Israel y Hezbolá intercambian fuego mientras EE.UU. intenta mediar un alto al fuego
Israel y el grupo militante libanés Hezbolá intensificaron este martes sus ataques cruzados, justo cuando delegados de ambos bandos se reunían en Washington para negociar un posible cese de las hostilidades. Las tensiones escalan mientras Estados Unidos acusa a Hezbolá, respaldado por Irán, de ser el "único obstáculo" para la paz.

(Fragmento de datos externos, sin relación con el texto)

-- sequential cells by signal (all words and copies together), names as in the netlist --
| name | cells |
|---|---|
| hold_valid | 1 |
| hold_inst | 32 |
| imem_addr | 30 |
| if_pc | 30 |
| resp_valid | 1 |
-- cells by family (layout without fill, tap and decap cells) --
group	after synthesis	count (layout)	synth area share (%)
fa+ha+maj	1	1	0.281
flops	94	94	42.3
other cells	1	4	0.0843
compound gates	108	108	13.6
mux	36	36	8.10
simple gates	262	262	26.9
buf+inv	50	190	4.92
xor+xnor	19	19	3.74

El secretario de Estado estadounidense, Marco Rubio, afirmó que las conversaciones —la cuarta ronda desde que comenzó la guerra hace tres meses— chocan con la negativa de Hezbolá a deponer las armas. Sin embargo, ni Rubio ni los representantes de Israel y Líbano (países sin relaciones diplomáticas) hicieron declaraciones tras la reunión en el Departamento de Estado.

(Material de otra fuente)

<file path="src/rtl/inst_fetch_queue.sv">
// inst_fetch_queue: PC+4 instruction fetch into a 2^IQ_ADDR_W entry issue queue; define ICACHE_EN to add a direct-mapped icache
module inst_fetch_queue #(
  parameter logic [31:0] RESET_PC  = 32'h0,
  parameter int          IQ_ADDR_W = 4
`ifdef ICACHE_EN
  , parameter int        ICACHE_IDX_W = 8
`endif
) (
  input  logic        clk,
  input  logic        rst,
  input  logic        rdy_in,
  output logic        mc_request_out,
  output logic [31:0] mc_addr_out,
  input  logic        mc_valid_in,
  input  logic [31:0] mc_inst_in,
  input  logic        stall_in,
  input  logic        flush_in,
  input  logic [31:0] flush_pc_in,
  output logic        dec_issue_signal_out,
  output logic [31:0] dec_inst_out,
  output logic [31:0] dec_pc_out
);
  localparam int DEPTH = 1 << IQ_ADDR_W;
  localparam int CNT_W = IQ_ADDR_W + 1;
  typedef enum logic {IDLE, WAIT_MEM} state_t;
  state_t               state_q, state_d;
  logic [31:0]          pc_q, pc_d;
  logic [IQ_ADDR_W-1:0] head_q, head_d, tail_q, tail_d;
  logic [CNT_W-1:0]     count_q, count_d;
  logic                 discard_q, discard_d;
  logic                 req_d;
  logic [31:0]          addr_d;
  logic [31:0]          iq_pc_q [DEPTH];
  logic [31:0]          iq_inst_q [DEPTH];
  logic                 pop, mem_ret, room, fill, hit, push, launch;
  logic [31:0]          hit_inst, push_inst;
  // one slot stays reserved for the word of an outstanding request, so a launch needs two free slots
  assign room      = count_q < CNT_W'(DEPTH - 1);
  assign pop       = (count_q != '0) && !stall_in && !flush_in;
  assign mem_ret   = (state_q == WAIT_MEM) && mc_valid_in;
  assign fill      = mem_ret && !discard_q && !flush_in;
  assign push      = fill || (hit && room && !flush_in);
  assign launch    = (state_q == IDLE) && room && !flush_in && !hit;
  assign push_inst = fill ? mc_inst_in : hit_inst;
`ifdef ICACHE_EN
  localparam int LINES = 1 << ICACHE_IDX_W;
  localparam int TAG_W = 30 - ICACHE_IDX_W;
  logic [LINES-1:0]        ic_valid_q;
  logic [TAG_W-1:0]        ic_tag_q [LINES];
  logic [31:0]             ic_data_q [LINES];
  logic [ICACHE_IDX_W-1:0] ic_idx;
  assign ic_idx   = pc_q[ICACHE_IDX_W+1:2];
  assign hit      = (state_q == IDLE) && ic_valid_q[ic_idx] && (ic_tag_q[ic_idx] == pc_q[31:ICACHE_IDX_W+2]);
  assign hit_inst = ic_data_q[ic_idx];
  // line valid bits: set on a memory fill, never cleared by a flush
  always_ff @(posedge clk or negedge rst) begin
    if (!rst) ic_valid_q <= '0;
    else if (rdy_in && fill) ic_valid_q[ic_idx] <= 1'b1;
  end
  // line tag and data written alongside the valid bit
  always_ff @(posedge clk) begin
    if (rst && rdy_in && fill) begin
      ic_tag_q[ic_idx]  <= pc_q[31:ICACHE_IDX_W+2];
      ic_data_q[ic_idx] <= mc_inst_in;
    end
  end
`else
  assign hit      = 1'b0;
  assign hit_inst = '0;
`endif
  // next state; flush empties the queue, redirects pc and suppresses any push or pop
  always_comb begin
    state_d   = mem_ret ? IDLE : launch ? WAIT_MEM : state_q;
    discard_d = mem_ret ? 1'b0 : (flush_in && state_q == WAIT_MEM) ? 1'b1 : discard_q;
    pc_d      = flush_in ? flush_pc_in : push ? pc_q + 32'd4 : pc_q;
    count_d   = flush_in ? '0 : count_q + CNT_W'(push) - CNT_W'(pop);
    head_d    = flush_in ? tail_q : head_q + IQ_ADDR_W'(pop);
    tail_d    = tail_q + IQ_ADDR_W'(push);
    req_d     = launch ? 1'b1 : mem_ret ? 1'b0 : mc_request_out;
    addr_d    = launch ? pc_q : mc_addr_out;
  end
  // control state and registered outputs, frozen while rdy_in is low
  always_ff @(posedge clk or negedge rst) begin
    if (!rst) begin
      state_q              <= IDLE;
      pc_q                 <= RESET_PC;
      head_q               <= '0;
      tail_q               <= '0;
      count_q              <= '0;
      discard_q            <= 1'b0;
      mc_request_out       <= 1'b0;
      mc_addr_out          <= '0;
      dec_issue_signal_out <= 1'b0;
      dec_inst_out         <= '0;
      dec_pc_out           <= '0;
    end else if (rdy_in) begin
      state_q              <= state_d;
      pc_q                 <= pc_d;
      head_q               <= head_d;
      tail_q               <= tail_d;
      count_q              <= count_d;
      discard_q            <= discard_d;
      mc_request_out       <= req_d;
      mc_addr_out          <= addr_d;
      dec_issue_signal_out <= pop;
      if (pop) begin
        dec_inst_out <= iq_inst_q[head_q];
        dec_pc_out   <= iq_pc_q[head_q];
      end
    end
  end
  // queue storage, written at the tail on push
  always_ff @(posedge clk) begin
    if (rst && rdy_in && push) begin
      iq_pc_q[tail_q]   <= pc_q;
      iq_inst_q[tail_q] <= push_inst;
    end
  end
endmodule

</file>
<file path="config.mk">
export PLATFORM = sky130hd
export DESIGN_NAME = inst_fetch_queue
export DESIGN_NICKNAME = d
export VERILOG_FILES = /design/src/rtl/inst_fetch_queue.sv
export SDC_FILE = /design/constraint.sdc
export NUM_CORES = 1
export LEC_CHECK = 0
export BUFFER_PORTS_ARGS = -buffer_cell sky130_fd_sc_hd__buf_2
export CORE_MARGIN = 2
export CORE_UTILIZATION = 50
export CTS_BUF_LIST = sky130_fd_sc_hd__clkbuf_16
export DETAILED_ROUTE_END_ITERATION = 8
export MAX_ROUTING_LAYER = met4
export PLACE_DENSITY_LB_ADDON = 0.1
export SYNTH_ARGS = -nofsm -noshare
export SYNTH_HDL_FRONTEND = slang
export SYNTH_SLANG_ARGS = --single-unit
</file>
<file path="constraint.sdc">
create_clock -name clk -period 14.1 [get_ports clk]
set_input_delay 0.705 -clock clk [delete_from_list [all_inputs] [get_ports clk]]
set_output_delay 0.705 -clock clk [all_outputs]
set_load 0.02 [all_outputs]
</file>
==> Word-level counts from Yosys, hierarchy flattened <==
Memory sizes are Yosys's and may differ from the RTL's. A register that Yosys moved wholly into a read port is not among the register bits.
Cells that the tools add are included.
{ "classes": {"n_bitwise": 1, "n_lt_le_gt_ge": 1, "addsub": 5, "n_reduce_logical": 24, "n_mux": 13} }
{ "ops": {"columns": ["op", "n"], "rows": [
  ["two-way mux 32 bit", 3],
  ["adder 32 x 3 -> 32 bit, second input constant", 1],
  ["logical AND 1 bit", 10],
  ["AND reduction 2 bit", 5],
  ["adder 4 x 1 -> 4 bit", 2],
  ["two-way mux 1 bit", 8],
  ["nonzero test 2 bit", 3],
  ["adder 5 x 1 -> 5 bit", 1],
  ["logical NOT 1 bit", 5],
  ["less-than comparator 5 x 4 -> 1 bit, second input constant", 1],
  ["two-way mux 5 bit", 1],
  ["nonzero test 5 bit", 1],
  ["subtractor 5 x 1 -> 5 bit", 1],
  ["two-way mux 4 bit", 1],
  ["inverter 1 bit", 1]
]} }
{ "word_totals": {"input_bits": 70, "reg_bits": 81, "ram_bits": 1024, "mem_count": 2} }
{ "mem_list": {"columns": ["memory", "words", "word_bits", "read_ports", "rd_clocked_by_memory_dff", "write_ports", "line_no", "rtl"], "rows": [
  ["iq_inst_q", 16, 32, 1, 1, 1, "34", "logic [31:0] iq_inst_q [DEPTH];"],
  ["iq_pc_q", 16, 32, 1, 1, 1, "33", "logic [31:0] iq_pc_q [DEPTH];"]
]} }

==> Longest topological paths before layout <==
{ "logic_depth": {"word_depth": 6, "ltp_mapped": 15, "ltp_nobuf": 14} }

==> Worst setup path after synthesis <==
OpenSTA, ideal clock, no wires.
{ "synth_path": {"path_kind": "input port to flip-flop", "start": "input port flush_in", "end": "memory iq_inst_q[0][0], enable pin", "path_stages": 6, "t_arrival_ns": 6.113, "setup_slack_ns": 7.422, "required_ns": 13.535, "path_buffers": 2, "path_cell_list": "buf_2 and4bb_2 buf_2 nand3_1 or3_1 nor3_1"} }
{ "synth_between": {"elab_chain_cells": 5} }
{ "synth_rtl": {"columns": ["item", "line_no", "rtl"], "rows": [
  ["from (decl)", "17", "input logic flush_in,"],
  ["logical NOT 1 bit", "41", "assign fill = mem_ret && !discard_q && !flush_in;"],
  ["logical AND 1 bit", "41", null],
  ["logical AND 1 bit", "114", "if (rst && rdy_in && push) begin"],
  ["two-way mux 1 bit", "114", null],
  ["two-way mux 1 bit (implied by the code)", "116", "iq_inst_q[tail_q] <= push_inst;"],
  ["to (decl)", "34", null]
]} }
No other way between the ends.

==> key figures <==
Status
  • Outcome: finished, final reports clean

Power
  • Reported leakage power: 16.9 nW
  • Sw power: 2.45 mW
  • Combinational Power Share: 0.174
  • Clock power frac: 0.341
  • Sequential share of power: 0.485
  • Total power: 8.89 mW
  • Cell Pwr Density: 174 mW/mm²
  • Sw frac: 0.275
  • Worst supply voltage drop on vdd: 0.103 mV
  • Total internal power: 6.44 mW

Floorplan
  • Area enclosed by the die boundary: 0.0926 mm²
  • Die outline height: 304 µm
  • Row cnt: 110
  • Core area: 0.0897 mm²
  • Starting utilization of the core area: 0.502
  • Die span in x: 304 µm
  • Ports: 168

Route
  • Avg Vias per Cell: 6.21
  • Starting DRT DRC Count: 2333
  • Detailed Routing Iterations Pass 1: 5
  • Average wire per standard cell: 30.1 µm
  • Count of vias placed by the detailed router: 22600
  • Antenna Nets Post-Route: 0
  • DRC errors left: 0
  • Wirelength, routed: 109 mm

Setup path
  • Data arrival, critical path: 4.56 ns
  • Register-to-register setup slack: 10.04 ns
  • Number of gates on the worst path with buffers counted: 6
  • Critical Path End Type: register
  • Worst R2R Path Depth: 6
  • Reg2reg start: head_q[2]$_DFFE_PN0P_
  • Crit start category: register
  • Maximum fanout count along the critical path: 49
  • Largest delay contributor family on the critical path: buffers and inverters
  • Biggest cell delay along the critical path: 0.92 ns
  • Buffers plus inverters on the worst setup path: 2
  • Worst reg2reg path endpoint: dec_inst_out[23]$_DFFE_PN0P_
  • Worst setup path endpoint: dec_inst_out[23]$_DFFE_PN0P_
  • Launch point of the critical path: head_q[2]$_DFFE_PN0P_
  • Cell with the biggest individual delay on the critical path: dfrtp_4
  • Critical path's most frequent cell: buf_4
  • Worst setup path category: reg2reg
  • Critical Path RT: 14.60 ns
  • Crit-path cells: buf_4, buf_4, mux4_2, mux2_2, o22ai_1, a21oi_1

Timing
  • Worst Skew: 0.0305 ns
  • Total count of max-transition violations in the final report: 0
  • Worst setup slack after layout: 10.04 ns
  • Post-route clock period utilization: 0.288
  • Fmax: 246 MHz
  • Final count of hold timing violations: 0
  • Slew at the pin closest to its max-slew limit: 1.32 ns
  • Endpoints failing setup: 0
  • Min cycle time layout: 4.06 ns
  • Worst max-slew margin expressed relative to the limit: 0.122
  • RSZ-0062 raised after global routing: no
  • Total negative setup slack: 0 ns

Clock tree
  • Clock transition at the register clock pins on the worst setup and hold paths after CTS: 0.06 ns
  • Maximum root-to-sink buffer count: 3
  • Root buffer selected by CTS: clkbuf_16
  • Number of post-CTS setup repair buffers: 0
  • Clock sinks: 1169
  • CTS buffer count: 118
  • Clock tree from TritonCTS: done
  • H-tree lvl count: 3
  • Clock latency reported for the late side of the worst-skew pair: 0.69 ns

Finish
  • Filler Cells Inserted: 6664
  • Area added between synthesis and finish: 13.0%
  • Final core occ: 0.568
  • Cell area after layout: 0.0509 mm²
  • Layout Nets: 2439
  • Layout cell share with drive strength beyond 1: 0.308
  • Antenna cells: 0

Placed design
  • Detailed Place HPWL: 58.1 mm
  • Count of input and output buffers: 167
  • Last weighted congestion value of the routability-driven placer: 0.768
  • Placement-stage cell area: 0.0472 mm²
  • Pre-CTS setup slack: 9.68 ns

Logic synthesis
  • Gate Count Post-Synth: 2153
  • Post-synth top area cell: edfxtp_1
  • Share of the synthesized area in the top cell type: 0.682
  • Most used flip-flop cell after synthesis: edfxtp_1
  • Flop and latch count out of synthesis: 1169
  • Number of synthesized flops with an enable pin: 1024
  • Post-synthesis sequential area ratio: 0.763
  • Synth area leaders: edfxtp_1 68%, mux4_2 13%, dfrtp_1 8.1%
  • Syn. warnings: 0
  • Mean post-synth cell area: 20.9 µm²
  • FFs w/ async S/R, synth: 0.124
  • Synthesized net count: 2237
  • Distinct cell type count of the synthesized netlist: 59
  • Cell area after technology mapping: 0.0451 mm²

Global route
  • Largest net degree at the start of global routing: 69
  • Vias in the first global route: 23500
  • First-pass GRT wire length: 161 mm
  • Number of antenna violations at the first check in global routing: 6
  • GRT Util Overall: 0.246
  • Final global-route overflow total: 0

Run
  • Max_cap viols: 0

Worst hold path
  • Min-delay worst type: in2reg
==> area by class of cell <==
| cell class | count | area (µm²) | area share |
|---|---|---|---|
| Inverter | 13 | 48.8 | 0.000958 |
| Multi-Input combinational cell | 842 | 10100 | 0.198 |
| Clock inverter | 101 | 727 | 0.0143 |
| Clock buffer | 121 | 3030 | 0.0594 |
| Tap cell | 1176 | 1470 | 0.0289 |
| Sequential cell | 1169 | 34400 | 0.675 |
| Timing Repair Buffer | 211 | 1180 | 0.0231 |
==> synthesized netlist by cell type, types with 18 or more instances <==
library cell	instances
a21oi_1	97
and2_1	32
buf_2	48
clkbuf_1	49
dfrtp_1	145
edfxtp_1	1024
mux2_2	97
mux2i_1	18
mux4_2	256
nand2_1	28
nor2_1	32
o22ai_1	147
==> registers in the layout (all words and copies together), names as in the netlist <==
name                  cells
state_q                   1
count_q                   5
discard_q                 1
dec_pc_out               32
tail_q                    4
mc_request_out            1
head_q                    4
iq_pc_q                 512
mc_addr_out              32
dec_inst_out             32
pc_q                     32
iq_inst_q               512
dec_issue_signal_out      1
==> per-layer routing <==
| metal | GRT usage | wire length (µm) |
|---|---|---|
| met3 | 0.0408 | 8120 |
| met5 | - | 0 |
| met4 | 0.0601 | 2020 |
| met1 | 0.346 | 46200 |
| met2 | 0.381 | 52900 |
==> worst min-delay path by stage <==
stage                                          start                          to  slack (ns)  cells after the start
after global routing                 flush_pc_in[31]        pc_q[31]$_DFFE_PN0P_        0.24                      2
after CTS                            flush_pc_in[31]        pc_q[31]$_DFFE_PN0P_        0.21                      2
after floorplan                                  rst      count_q[0]$_DFFE_PN0P_        0.41                      0
after global placement    mc_request_out$_DFFE_PN0P_  mc_request_out$_DFFE_PN0P_        0.47                      2
after detailed placement  mc_request_out$_DFFE_PN0P_  mc_request_out$_DFFE_PN0P_        0.47                      2
final                                flush_pc_in[31]        pc_q[31]$_DFFE_PN0P_        0.25                      2
==> cell families (layout without fill, tap and decap cells) <==
| family | after synthesis | count (layout) | synth area share |
|---|---|---|---|
| DFF | 1169 | 1169 | 0.763 |
| muxes | 371 | 371 | 0.156 |
| AOI/OAI and AO/OA | 275 | 275 | 0.0364 |
| and+or+nand+nor | 165 | 165 | 0.0214 |
| buffers and inverters | 142 | 446 | 0.0159 |
| xor gates and xnor gates | 17 | 17 | 0.00330 |
| adders and majority gates | 14 | 14 | 0.00405 |
==> power groups by stage <==
stage	clock network, mW	registers [mW]	logic (mW)
after floorplan	0	4.37	0.976
after global placement	0	4.38	1.54
after detailed placement	0	4.38	1.56
after CTS	3.08	4.31	1.57
after global routing	3.22	4.34	1.66
final	3.03	4.31	1.55
==> metrics by stage <==
| step | cells | hold slack [ns] |
|---|---|---|
| floorplan | 2153 | 0.409 |
| global placement | 3410 | 0.471 |
| detailed placement | 3410 | 0.470 |
| CTS | 3633 | 0.210 |
| global route | 3633 | 0.240 |
| finish | 3633 | 0.253 |
==> worst register-to-register path, delay by kind of cell (launching register included) <==
kind                   cells  cell delay [ns]
AO/OA/AOI/OAI              2             0.18
buffers and inverters      2             1.85
flip-flops                 1             0.92
multiplexers               2             0.94
==> cells in the final DEF, fill, tap and decap left out, drive strengths merged, types with 2 or more instances in the layout <==
cell type	synthesis	layout
xnor2	11	11
ha	13	13
clkinv	0	43
nor4	7	7
nor2	32	32
clkinvlp	0	2
or3	3	3
a21oi	97	97
nand2	28	28
and2	32	32
mux4	256	256
a31oi	3	3
nor3	14	14
xor2	6	6
edfxtp	1024	1024
buf	79	209
nand3	15	15
a311oi	2	2
and4	2	2
dfrtp	145	145
mux2	97	97
or2	3	3
nand4	16	16
a21o	3	3
a211oi	2	2
inv	13	57
o22ai	147	147
bufinv	0	12
o21ai	7	7
a211o	3	3
nand2b	4	4
a41o	4	4
and3	2	2
clkbuf	50	122
mux2i	18	18
==> repair_timing <==
action | CTS | global route
resized for setup | 0 | 0
hold buffers | 1 | 0
endpoints found under the hold margin | 26 | 0
Power figures use the tool's default switching activity.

El presidente Donald Trump aseguró que el primer ministro israelí, Benjamin Netanyahu, prometió no enviar tropas a Beirut y que Hezbolá cesaría sus ataques. Pero horas después, Netanyahu amenazó con bombardear objetivos "terroristas" en la capital libanesa si las provocaciones continuaban. El ministro de Defensa israelí, Israel Katz, respaldó esa postura, alegando que Washington la "validó".
Violencia en terreno
El ejército israelí atacó una veintena de localidades en el sur de Líbano, mientras Hezbolá reivindicó nuevos ataques contra soldados israelíes en la zona ocupada. Netanyahu advirtió que su objetivo es "aplastar" al grupo para proteger el norte de Israel, donde avanza su ofensiva más profunda en casi tres décadas.

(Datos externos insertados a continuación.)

==> config.mk <==
export PLATFORM = sky130hd
export DESIGN_NAME = mtr_drv_sched
export DESIGN_NICKNAME = d
export VERILOG_FILES = /design/src/rtl/mtr_drv_sched.sv
export SDC_FILE = /design/constraint.sdc
export NUM_CORES = 1
export LEC_CHECK = 0
export CORE_AREA = 3 3 108 110
export CTS_CLUSTER_DIAMETER = 150
export DETAILED_ROUTE_END_ITERATION = 10
export DIE_AREA = 0 0 111 113
export HOLD_SLACK_MARGIN = 0.08
export RECOVER_POWER = 25
export REMOVE_ABC_BUFFERS = 1
export SETUP_SLACK_MARGIN = 0.3
export SLEW_MARGIN = 20
export SYNTH_ARGS = -nofsm -noshare
export SYNTH_HDL_FRONTEND = slang
export SYNTH_SLANG_ARGS = --single-unit
==> constraint.sdc <==
create_clock -name clk -period 5.2 [get_ports clk]
set_input_delay 0.52 -clock clk [delete_from_list [all_inputs] [get_ports clk]]
set_output_delay 0.52 -clock clk [all_outputs]
set_load 0.1 [all_outputs]
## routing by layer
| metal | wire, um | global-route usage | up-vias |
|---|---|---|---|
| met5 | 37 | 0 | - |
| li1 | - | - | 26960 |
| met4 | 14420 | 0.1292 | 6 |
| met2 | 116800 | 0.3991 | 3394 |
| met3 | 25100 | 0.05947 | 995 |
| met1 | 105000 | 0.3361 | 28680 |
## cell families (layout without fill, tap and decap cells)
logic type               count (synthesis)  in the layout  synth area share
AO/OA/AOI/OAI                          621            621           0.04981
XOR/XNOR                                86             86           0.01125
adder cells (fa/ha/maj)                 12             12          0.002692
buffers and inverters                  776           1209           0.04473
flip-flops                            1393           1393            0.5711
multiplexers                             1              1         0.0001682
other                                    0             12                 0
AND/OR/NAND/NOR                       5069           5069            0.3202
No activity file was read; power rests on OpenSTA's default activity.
==> src/rtl/program_counter.sv <==
// 15-bit Hack CPU program counter: synchronous active-low clear, load of a jump
// target, otherwise increment by one with natural wrap-around.
module program_counter #(
    parameter int unsigned           WIDTH       = 15,
    parameter logic [WIDTH-1:0]      RESET_VALUE = '0
) (
    input  logic             clk,
    input  logic             reset,
    input  logic [WIDTH-1:0] in,
    input  logic             load,
    output logic [WIDTH-1:0] out
);

    logic [WIDTH-1:0] r_cnt;
    logic [WIDTH-1:0] w_next;

    // Reset beats load, load beats increment; the add wraps modulo 2^WIDTH.
    always_comb begin
        w_next = r_cnt + WIDTH'(1);
        if (!reset) begin
            w_next = RESET_VALUE;
        end else if (load) begin
            w_next = in;
        end
    end

    always_ff @(posedge clk) begin
        r_cnt <= w_next;
    end

    assign out = r_cnt;

endmodule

En Beirut, el suburbio sur —bastión de Hezbolá— amaneció con comercios cerrados y drones sobrevolando la zona. Mientras, en Tiro, un hospital bombardeado el lunes reabrió sus puertas entre escombros. "Es un mensaje de vida", dijo un médico al cargar a un recién nacido. Cerca de Sidón, rescatistas recuperaron los cuerpos de seis miembros de una familia, incluidos dos niños, tras un ataque israelí.
Irán, el gran protagonista
Rubio vinculó directamente a Teherán con el conflicto: "Sin Irán, no existiría Hezbolá". Aunque EE.UU. insiste en separar las negociaciones con Líbano de las que mantiene con Irán, este último rechaza tal distinción. Trump, por su parte, negó que el diálogo con Teherán esté roto, pese a informes de que Irán lo suspendió por la ofensiva israelí.
El primer ministro libanés, Nawaf Salam, defendió las negociaciones como "la opción menos costosa" para su país. Según fuentes cercanas al Parlamento libanés, un alto el fuego general sería garantizado por el presidente Nabih Berri, intermediario clave con Hezbolá. Pero el grupo ya advirtió: no aceptará un cese al fuego "parcial" y responderá con más fuerza si Israel ataca Beirut.
La guerra, desatada el 28 de febrero tras bombardeos de EE.UU. e Israel contra Irán, ha dejado 3.468 muertos en Líbano y al menos 27 bajas israelíes. Con la región al borde de una escalada mayor, la diplomacia juega contra el tiempo.